US-China trade war will hurt region's economic prospects

A delivery worker in Beijing. The Asian Development Bank expects China's economy to grow 6.3% this year, unchanged from its December projection, and 6.1% in 2020. The country's economy expanded 6.6% in 2018.   © Reuters

MANILA -- Economic growth in Asia's developing economies will fall to its slowest pace in nearly two decades in 2019, as headwinds from the U.S.-China trade war continue to weigh on the region.

The Asian Development Bank said on Wednesday that it expects the region's developing economies to grow 5.7% this year, the slowest since the 4.9% expansion recorded in 2001. Growth is forecast to further decelerate next year to 5.6%. 

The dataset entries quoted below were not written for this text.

$ cat src/rtl/mipmap_downsample_unit_macros.svh
// Assertion macros used by the mipmap downsample unit top level.
`ifndef MIPMAP_DOWNSAMPLE_UNIT_MACROS_SVH
`define MIPMAP_DOWNSAMPLE_UNIT_MACROS_SVH

// The consequent must hold in the same cycle as the antecedent.
`define MDU_ASSERT_SAME(label, ante, cons, msg) \
  label: assert property (@(posedge clk_i) disable iff (!rst_ni) (ante) |-> (cons)) \
    else $error(msg);

// The consequent must hold in the cycle after the antecedent.
`define MDU_ASSERT_NEXT(label, ante, cons, msg) \
  label: assert property (@(posedge clk_i) disable iff (!rst_ni) (ante) |=> (cons)) \
    else $error(msg);

`endif

$ cat src/rtl/mdu_pkg.sv
// Types and constants shared by the mipmap downsample unit modules.
package mdu_pkg;

  localparam int CRD_W    = 13;
  localparam int CHAN_W   = 8;
  localparam int NUM_CHAN = 4;
  localparam int PIX_W    = CHAN_W * NUM_CHAN;
  localparam int LOG_W    = 4;
  localparam int ACC_W    = 14;
  localparam int PROD_W   = 29;
  localparam int SHIFT_W  = 2;
  localparam int TAP_W    = 4;
  localparam int CFG_IDX_W = 2;

  // Reciprocal of 36 scaled by 2^19; exact for sums up to 36 * 255.
  localparam logic [14:0] DIV_MULT  = 15'd14564;
  localparam int          DIV_SHIFT = 19;
  localparam int          BOX_SHIFT  = 2;
  localparam int          PAIR_SHIFT = 1;

  localparam logic [TAP_W-1:0] LAST_TAP_FILTER = 4'd15;
  localparam logic [TAP_W-1:0] LAST_TAP_BOX    = 4'd3;
  localparam logic [TAP_W-1:0] LAST_TAP_PAIR   = 4'd1;

  localparam logic CMD_WRITE = 1'b0;
  localparam logic CMD_READ  = 1'b1;

  localparam logic [CFG_IDX_W-1:0] CFG_WIDTH_LOG2  = 2'd0;
  localparam logic [CFG_IDX_W-1:0] CFG_HEIGHT_LOG2 = 2'd1;
  localparam logic [CFG_IDX_W-1:0] CFG_BOX_MODE    = 2'd2;

  typedef logic [CRD_W-1:0]   crd_t;
  typedef logic [2*CRD_W-1:0] addr_wide_t;
  typedef logic [ACC_W-1:0]   acc_t;
  typedef logic [PROD_W-1:0]  prod_t;
  typedef logic [CHAN_W-1:0]  chan_t;

  typedef enum logic [1:0] {
    KIND_FILTER,
    KIND_BOX,
    KIND_PAIR_COL,
    KIND_PAIR_ROW
  } kind_e;

  typedef struct packed {
    logic [LOG_W-1:0] width_log2;
    logic [LOG_W-1:0] height_log2;
    logic             box_mode;
  } cfg_t;

  localparam cfg_t CFG_RESET = '{width_log2: 4'd8, height_log2: 4'd8, box_mode: 1'b0};

  typedef struct packed {
    logic               clear;
    logic               add;
    logic [SHIFT_W-1:0] shift;
  } lane_ctl_t;

  typedef struct packed {
    logic  done;
    logic  in_range;
    kind_e kind;
  } rd_done_t;

endpackage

The forecasts in the bank's Asian Development Outlook report are slightly lower from its December projections, which saw the region expanding 5.8% this year.

"A drawn-out or deteriorating trade conflict between the People's Republic of China and the United States could undermine investment and growth in developing Asia," ADB chief economist Yasuyuki Sawada said.

The bank warned that risks to the region's outlook remain tilted to the downside, primarily because of the trade war.

"Uncertainty is heightened by protracted negotiations and disagreements, which could curtail investment and growth in the region," the report said. Trade risks could be tilted to the upside if negotiations reach a deal and trade barriers are lowered, it said.

The U.S. and China are scheduled to resume trade negotiations on Wednesday in Washington after talks in Beijing last week failed to address how to eliminate additional tariffs imposed on goods produced by the world's two largest economies. China wants to remove additional tariffs imposed by the U.S. after both sides reach a deal, while President Donald Trump has indicated he wants the duties kept for a "substantial period of time."

Economic growth in China, Asia's largest economy, could further weaken this year and next as the trade war with the U.S. continues to dampen exports. A crackdown on shadow banking and restrictions on the housing market will likewise hinder China's growth prospects, the report said.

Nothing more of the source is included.